Librarian's life story has rich twist at the end from the Columbus Dispatch:
Before her death at age 57, Carol Sue Snowden lived in a condominium on the East Side and drove a used Chevrolet.
She worked for 30 years in the Whitehall branch of the Columbus Metropolitan Library, rarely indulging in anything except her passion for books.
The daughter of parents who survived the Depression, Snowden -- who never married or had children -- was the picture of frugalness.
That's why 50 friends and library colleagues who gathered late last month for her memorial were so stunned to learn that she was a millionaire.
And Snowden, who died of ovarian cancer in January, left her money to the libraries she loved.
She willed $530,000 to the Whitehall branch and $70,000 each to the libraries of seven Columbus-area schools -- for a combined gift exceeding $1 million.
"You should have heard the gasp in the room," recalled Kim Snell, spokeswoman for the Columbus Metropolitan Library. "And then to follow it up with seven announcements of $70,000 for seven schools in the community -- it was just unbelievable."
The donation is the largest in recent memory for the Columbus Metropolitan Library, Snell said, and by far the largest given to the Whitehall branch.
"It's not like we're paid huge amounts of money, so it was quite a shock," said Deborah Replogle, the branch manager. "It was an incredibly generous gift."
Snowden amassed her fortune through thriftiness and wise investments, one of her three sisters said. Still, even her parents and siblings were shocked at the money she'd amassed.
"It's just a testimony to how you can save if you just do it every day," said Susan Snowden, 52, of Chicago.
Before her death, the reserved Carol Sue Snowden had asked for her family's blessing in leaving her money to the libraries.
"We think it's wonderful -- it's a legacy," Susan Snowden said. "Just imagine the children and parents ... how many people it will benefit for years to come."

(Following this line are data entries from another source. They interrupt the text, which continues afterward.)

--- src/core/scr_pkg.sv ---
// package of constants plus the sticky event flag module for the serial unit config block
`timescale 1ns/1ps
`default_nettype none
package scr_pkg;
  // ------------------------------------------------------------
  // register byte offsets
  // ------------------------------------------------------------
  localparam logic [7:0] OFF_MODE   = 8'h00;
  localparam logic [7:0] OFF_RCFG   = 8'h04;
  localparam logic [7:0] OFF_RCNT   = 8'h08;
  localparam logic [7:0] OFF_TCFG   = 8'h0C;
  localparam logic [7:0] OFF_RXDATA = 8'h10;
  localparam logic [7:0] OFF_TXDATA = 8'h14;
  localparam logic [7:0] OFF_STATUS = 8'h18;
  localparam logic [7:0] OFF_MASK   = 8'h1C;
  // ------------------------------------------------------------
  // field positions, write masks, reset values
  // ------------------------------------------------------------
  localparam int         MODE_PROTO_LSB = 4;
  localparam int         MODE_SUBM_LSB  = 2;
  localparam int         MODE_CLKS_LSB  = 0;
  localparam int         RCFG_SYNC_BIT  = 6;
  localparam int         RCFG_RPOL_BIT  = 5;
  localparam int         RCNT_CRS_LSB   = 5;
  localparam int         TCFG_EN_BIT    = 7;
  localparam int         TCFG_TPOL_BIT  = 5;
  localparam int         CNT_W          = 5;
  localparam logic [7:0] RCFG_WMASK     = 8'h7F;
  localparam logic [7:0] TCFG_WMASK     = 8'hBF;
  localparam logic [7:0] MODE_RST       = 8'h00;
  localparam logic [7:0] RCFG_RST       = 8'h00;
  localparam logic [1:0] CRS_RST        = 2'h0;
  localparam logic [7:0] TCFG_RST       = 8'h00;
  localparam logic [3:0] MASK_RST       = 4'h0;
  // ------------------------------------------------------------
  // codes
  // ------------------------------------------------------------
  localparam logic [3:0] PROTO_OFF  = 4'h0;
  localparam logic [3:0] PROTO_ETH  = 4'h1;
  localparam logic [3:0] PROTO_USB  = 4'h2;
  localparam logic [3:0] PROTO_UART = 4'h3;
  localparam logic [3:0] PROTO_I2C  = 4'h4;
  localparam logic [3:0] PROTO_SPI  = 4'h5;
  localparam logic [1:0] SUBM_USB_LOW  = 2'h1;
  localparam logic [1:0] SUBM_USB_HIGH = 2'h2;
  localparam logic [1:0] CLKS_OFF  = 2'h0;
  localparam logic [1:0] CLKS_RSVD = 2'h1;
  localparam logic [1:0] CLKS_OSC  = 2'h2;
  localparam logic [1:0] CLKS_PLL  = 2'h3;
  localparam logic [1:0] CRS_ON_DETECT = 2'h2;
  localparam logic [1:0] CRS_ON_LOSS   = 2'h3;
  // value arbitrary, a neutral sync pattern
  localparam logic [7:0] SYNC_PATTERN  = 8'hA7;
  // ------------------------------------------------------------
  // event flags and bus
  // ------------------------------------------------------------
  localparam int         EV_RX_DONE   = 0;
  localparam int         EV_TX_DONE   = 1;
  localparam int         EV_CARRIER   = 2;
  localparam int         EV_SYNC      = 3;
  localparam int         EV_W         = 4;
  localparam logic [1:0] RESP_OKAY    = 2'h0;
  localparam logic [1:0] RESP_SLVERR  = 2'h2;
  typedef enum logic [2:0] {
    BUS_IDLE  = 3'b001,
    BUS_WRESP = 3'b010,
    BUS_RRESP = 3'b100
  } scr_bus_st_t;
endpackage : scr_pkg
`default_nettype wire

`default_nettype none
module scr_sticky #(
  parameter int W = 4
) (
  input  wire logic         sys_clk,
  input  wire logic         reset_n,
  input  wire logic         clk_en,
  input  wire logic [W-1:0] set,
  input  wire logic [W-1:0] clr,
  output logic      [W-1:0] q
);
  typedef struct packed {
    logic [W-1:0] flags;
  } scr_sticky_t;

  scr_sticky_t s_q;
  scr_sticky_t s_d;

  // set wins over a clear in the same cycle
  always_comb begin
    s_d       = s_q;
    s_d.flags = (s_q.flags & ~clr) | set;
  end

  always_ff @(posedge sys_clk or negedge reset_n) begin
    if (!reset_n) begin
      s_q <= '0;
    end else if (clk_en) begin
      s_q <= s_d;
    end
  end

  assign q = s_q.flags;
endmodule : scr_sticky
`default_nettype wire

--- src/core/scr_config_regs.sv ---
// serial unit configuration registers with bit counters, axi4-lite slave
// How it works
// RULE1: protocol field picks line protocol, others reserved
// RULE2: usb submode 01 low, 10 high speed
// RULE3: spi submode sets receive and transmit edges
// RULE4: clock source 00 stops, 01 reserved, osc, pll
// RULE5: sync bit 0 enables, 1 disables detection
// RULE6: receive polarity bit inverts received bits
// RULE7: receive count sets bits per received word
// RULE8: actual received bit count readable, write ignored
// RULE9: carrier control 0x none, 10 detect, 11 loss
// RULE10: transmit polarity bit inverts sent bits
// RULE11: transmit count sets bits sent per word
// RULE12: enable bit gates the whole unit; code gates only receive and transmit, carrier events and mode outputs run
//
// Our own choices: the AXI4-Lite register port and the address map.
`timescale 1ns/1ps
`default_nettype none
module scr_config_regs
  import scr_pkg::*;
(
  input  wire logic        sys_clk,
  input  wire logic        reset_n,
  input  wire logic        clk_en,
  input  wire logic [7:0]  s_axi_awaddr,
  input  wire logic [2:0]  s_axi_awprot,
  input  wire logic        s_axi_awvalid,
  output logic             s_axi_awready,
  input  wire logic [31:0] s_axi_wdata,
  input  wire logic [3:0]  s_axi_wstrb,
  input  wire logic        s_axi_wvalid,
  output logic             s_axi_wready,
  output logic [1:0]       s_axi_bresp,
  output logic             s_axi_bvalid,
  input  wire logic        s_axi_bready,
  input  wire logic [7:0]  s_axi_araddr,
  input  wire logic [2:0]  s_axi_arprot,
  input  wire logic        s_axi_arvalid,
  output logic             s_axi_arready,
  output logic [31:0]      s_axi_rdata,
  output logic [1:0]       s_axi_rresp,
  output logic             s_axi_rvalid,
  input  wire logic        s_axi_rready,
  input  wire logic        line_rx_bit,
  input  wire logic        line_rx_strobe,
  input  wire logic        line_carrier,
  input  wire logic        line_tx_strobe,
  output logic             line_tx_bit,
  output logic [3:0]       protocol_select,
  output logic             usb_low_speed,
  output logic             usb_high_speed,
  output logic             spi_rx_rising,
  output logic             spi_tx_rising,
  output logic             clk_run_osc,
  output logic             clk_run_pll,
  output logic             unit_active,
  output logic             irq
);
  // ------------------------------------------------------------
  // state
  // ------------------------------------------------------------
  typedef struct packed {
    scr_bus_st_t st;
    logic        awready;
    logic        wready;
    logic        arready;
    logic        bvalid;
    logic        rvalid;
    logic [1:0]  bresp;
    logic [1:0]  rresp;
    logic [31:0] rdata;
    logic        aw_got;
    logic        w_got;
    logic [7:0]  awaddr;
    logic [31:0] wdata;
    logic [3:0]  wstrb;
    logic [7:0]  mode;
    logic [7:0]  rcfg;
    logic [1:0]  crs_ctrl;
    logic [7:0]  tcfg;
    logic [EV_W-1:0] mask;
    logic [CNT_W-1:0] rx_cnt;
    logic [31:0] rx_shift;
    logic [31:0] rx_data;
    logic        tx_busy;
    logic [CNT_W-1:0] tx_cnt;
    logic [31:0] tx_shift;
    logic        line_tx;
    logic        crs;
    logic        usb_low;
    logic        usb_high;
    logic        spi_rx_r;
    logic        spi_tx_r;
    logic        clk_osc;
    logic        clk_pll;
    logic        active;
    logic        irq;
  } scr_regs_t;

  localparam scr_regs_t REGS_RST = '{
    st: BUS_IDLE, awready: 1'b1, wready: 1'b1, arready: 1'b1,
    bresp: RESP_OKAY, rresp: RESP_OKAY, mode: MODE_RST, rcfg: RCFG_RST,
    crs_ctrl: CRS_RST, tcfg: TCFG_RST, mask: MASK_RST, default: '0
  };

  scr_regs_t s_q;
  scr_regs_t s_d;
  logic [EV_W-1:0] ev_set;
  logic [EV_W-1:0] st_clr;
  logic [EV_W-1:0] flags_q;
  logic            aw_hs;
  logic            w_hs;
  logic            ar_hs;

  assign aw_hs = s_axi_awvalid & s_q.awready;
  assign w_hs  = s_axi_wvalid & s_q.wready;
  assign ar_hs = s_axi_arvalid & s_q.arready;

  scr_sticky #(.W(EV_W)) u_flags (
    .sys_clk (sys_clk),
    .reset_n (reset_n),
    .clk_en  (clk_en),
    .set     (ev_set),
    .clr     (st_clr),
    .q       (flags_q)
  );

  // ------------------------------------------------------------
  // next state
  // ------------------------------------------------------------
  always_comb begin
    logic [31:0] bmask;
    logic [3:0]  proto;
    logic        rbit;
    bmask  = '0;
    proto  = '0;
    rbit   = 1'b0;
    s_d    = s_q;
    ev_set = '0;
    st_clr = '0;
    unique case (s_q.st)
      BUS_IDLE: begin
        if (aw_hs) begin
          s_d.aw_got = 1'b1;
          s_d.awaddr = s_axi_awaddr;
        end
        if (w_hs) begin
          s_d.w_got = 1'b1;
          s_d.wdata = s_axi_wdata;
          s_d.wstrb = s_axi_wstrb;
        end
        if (ar_hs) begin
          s_d.st     = BUS_RRESP;
          s_d.rvalid = 1'b1;
          s_d.rresp  = RESP_OKAY;
          s_d.rdata  = '0;
          case ({s_axi_araddr[7:2], 2'b00})
            OFF_MODE:   s_d.rdata[7:0] = s_q.mode;
            OFF_RCFG:   s_d.rdata[7:0] = s_q.rcfg;
            OFF_RCNT:   s_d.rdata[7:0] = {1'b0, s_q.crs_ctrl, s_q.rx_cnt}; // RULE8
            OFF_TCFG:   s_d.rdata[7:0] = s_q.tcfg;
            OFF_RXDATA: s_d.rdata = s_q.rx_data;
            OFF_TXDATA: s_d.rdata = s_q.tx_shift;
            OFF_STATUS: begin
              s_d.rdata[EV_W:0] = {s_q.crs, flags_q}; // RULE9
              st_clr = '1;
            end
            OFF_MASK:   s_d.rdata[EV_W-1:0] = s_q.mask;
            default:    s_d.rresp = RESP_SLVERR;
          endcase
        end else if (s_d.aw_got && s_d.w_got) begin
          s_d.aw_got = 1'b0;
          s_d.w_got  = 1'b0;
          s_d.st     = BUS_WRESP;
          s_d.bvalid = 1'b1;
          s_d.bresp  = RESP_OKAY;
          for (int i = 0; i < 4; i++) begin
            bmask[i*8 +: 8] = {8{s_d.wstrb[i]}};
          end
          case ({s_d.awaddr[7:2], 2'b00})
            OFF_MODE: if (s_d.wstrb[0]) begin
              s_d.mode = s_d.wdata[7:0];
            end
            OFF_RCFG: if (s_d.wstrb[0]) begin
              s_d.rcfg = s_d.wdata[7:0] & RCFG_WMASK;
            end
            OFF_RCNT: if (s_d.wstrb[0]) begin
              s_d.crs_ctrl = s_d.wdata[RCNT_CRS_LSB +: 2]; // RULE8
            end
            OFF_TCFG: if (s_d.wstrb[0]) begin
              s_d.tcfg = s_d.wdata[7:0] & TCFG_WMASK;
            end
            OFF_TXDATA: if (!s_q.tx_busy) begin
              s_d.tx_shift = s_d.wdata & bmask;
              s_d.tx_busy  = 1'b1;
              s_d.tx_cnt   = '0;
            end
            OFF_MASK: if (s_d.wstrb[0]) begin
              s_d.mask = s_d.wdata[EV_W-1:0];
            end
            OFF_RXDATA, OFF_STATUS: ;
            default: s_d.bresp = RESP_SLVERR;
          endcase
        end
      end
      BUS_WRESP: begin
        if (s_axi_bready) begin
          s_d.bvalid = 1'b0;
          s_d.st     = BUS_IDLE;
        end
      end
      BUS_RRESP: begin
        if (s_axi_rready) begin
          s_d.rvalid = 1'b0;
          s_d.st     = BUS_IDLE;
        end
      end
    endcase
    s_d.awready = (s_d.st == BUS_IDLE) && !s_d.aw_got;
    s_d.wready  = (s_d.st == BUS_IDLE) && !s_d.w_got;
    s_d.arready = (s_d.st == BUS_IDLE);

    // deserializer
    proto = s_q.mode[MODE_PROTO_LSB +: 4];
    if (!s_q.active) begin
      s_d.rx_cnt = '0;
    end else if (line_rx_strobe) begin
      rbit         = line_rx_bit ^ s_q.rcfg[RCFG_RPOL_BIT]; // RULE6
      s_d.rx_shift = {s_q.rx_shift[30:0], rbit};
      if (s_q.rx_cnt == s_q.rcfg[CNT_W-1:0] - 5'h01) begin // RULE7
        s_d.rx_cnt          = '0;
        s_d.rx_data         = s_d.rx_shift;
        ev_set[EV_RX_DONE]  = 1'b1;
      end else begin
        s_d.rx_cnt = s_q.rx_cnt + 5'h01; // RULE8
      end
      if (!s_q.rcfg[RCFG_SYNC_BIT] && (proto == PROTO_ETH || proto == PROTO_USB)
          && s_d.rx_shift[7:0] == SYNC_PATTERN) begin // RULE5
        ev_set[EV_SYNC] = 1'b1;
      end
    end

    // serializer
    if (s_q.active && s_q.tx_busy && line_tx_strobe) begin
      s_d.line_tx  = s_q.tx_shift[0] ^ s_q.tcfg[TCFG_TPOL_BIT]; // RULE10
      s_d.tx_shift = {1'b0, s_q.tx_shift[31:1]};
      if (s_q.tx_cnt == s_q.tcfg[CNT_W-1:0] - 5'h01) begin // RULE11
        s_d.tx_busy        = 1'b0;
        s_d.tx_cnt         = '0;
        ev_set[EV_TX_DONE] = 1'b1;
      end else begin
        s_d.tx_cnt = s_q.tx_cnt + 5'h01;
      end
    end else if (!s_q.tx_busy) begin
      s_d.line_tx = s_q.tcfg[TCFG_TPOL_BIT];
    end

    // carrier sense
    s_d.crs = line_carrier;
    if ((s_q.crs_ctrl == CRS_ON_DETECT && line_carrier && !s_q.crs) ||
        (s_q.crs_ctrl == CRS_ON_LOSS && !line_carrier && s_q.crs)) begin // RULE9
      ev_set[EV_CARRIER] = 1'b1;
    end

    // mode decode from the new register values
    proto        = s_d.mode[MODE_PROTO_LSB +: 4];
    s_d.usb_low  = proto == PROTO_USB && s_d.mode[MODE_SUBM_LSB +: 2] == SUBM_USB_LOW; // RULE2
    s_d.usb_high = proto == PROTO_USB && s_d.mode[MODE_SUBM_LSB +: 2] == SUBM_USB_HIGH; // RULE2
    s_d.spi_rx_r = proto == PROTO_SPI && s_d.mode[MODE_SUBM_LSB];       // RULE3
    s_d.spi_tx_r = proto == PROTO_SPI && !s_d.mode[MODE_SUBM_LSB + 1];  // RULE3
    s_d.clk_osc  = s_d.mode[MODE_CLKS_LSB +: 2] == CLKS_OSC; // RULE4
    s_d.clk_pll  = s_d.mode[MODE_CLKS_LSB +: 2] == CLKS_PLL; // RULE4
    s_d.active   = s_d.tcfg[TCFG_EN_BIT] && proto != PROTO_OFF && proto <= PROTO_SPI
                   && (s_d.clk_osc || s_d.clk_pll); // RULE1 RULE12
    s_d.irq      = |(flags_q & s_q.mask);
  end

  always_ff @(posedge sys_clk or negedge reset_n) begin
    if (!reset_n) begin
      s_q <= REGS_RST;
    end else if (clk_en) begin
      s_q <= s_d;
    end
  end

  // ------------------------------------------------------------
  // outputs
  // ------------------------------------------------------------
  assign s_axi_awready   = s_q.awready;
  assign s_axi_wready    = s_q.wready;
  assign s_axi_arready   = s_q.arready;
  assign s_axi_bvalid    = s_q.bvalid;
  assign s_axi_bresp     = s_q.bresp;
  assign s_axi_rvalid    = s_q.rvalid;
  assign s_axi_rresp     = s_q.rresp;
  assign s_axi_rdata     = s_q.rdata;
  assign line_tx_bit     = s_q.line_tx;
  assign protocol_select = s_q.mode[MODE_PROTO_LSB +: 4];
  assign usb_low_speed   = s_q.usb_low;
  assign usb_high_speed  = s_q.usb_high;
  assign spi_rx_rising   = s_q.spi_rx_r;
  assign spi_tx_rising   = s_q.spi_tx_r;
  assign clk_run_osc     = s_q.clk_osc;
  assign clk_run_pll     = s_q.clk_pll;
  assign unit_active     = s_q.active;
  assign irq             = s_q.irq;
endmodule : scr_config_regs
`default_nettype wire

Her sister earmarked the Whitehall branch money for a teen and children's activity center whenever a new library is eventually constructed. (Library officials are researching what to do about future facilities for all branches, Snell said, so a new building could be possible but is not yet planned.)
The seven schools that received money are places where Snowden had read: Etna Road Elementary, Kae Avenue Elementary and Beechwood Elementary in the Whitehall district; Broadleigh Elementary and Fairmoor Elementary in the Columbus district; and Holy Spirit and St. Catharine in the Roman Catholic Diocese of Columbus.
She asked that 90 percent of the money be used to enhance print collections and 10 percent to buy computer-related material.
Snowden also left money to the libraries she used growing up in Peoria, Ill., including $10,000 to her grade-school library, $10,000 to her high-school library and $10,000 to her local library.
In addition, she left $10,000 to a colleague to pursue a master's degree in library sciences.
Her family presented giant checks to each library during the memorial, relishing the excitement that Snowden knew she wouldn't get to see. Susan Snowden wonders whether her humble sister would have liked such an event, but she wanted to celebrate what her sister had done, she said.
Replogle -- and her young readers -- will inevitably celebrate for years to come.
"It's a very low-income community," the Whitehall branch manager said. "She had worked here for so many years. She knew the teachers. She knew the people who walked in here every day. ... She just felt there was something she could do to help."
And she did, in true librarian fashion: quietly.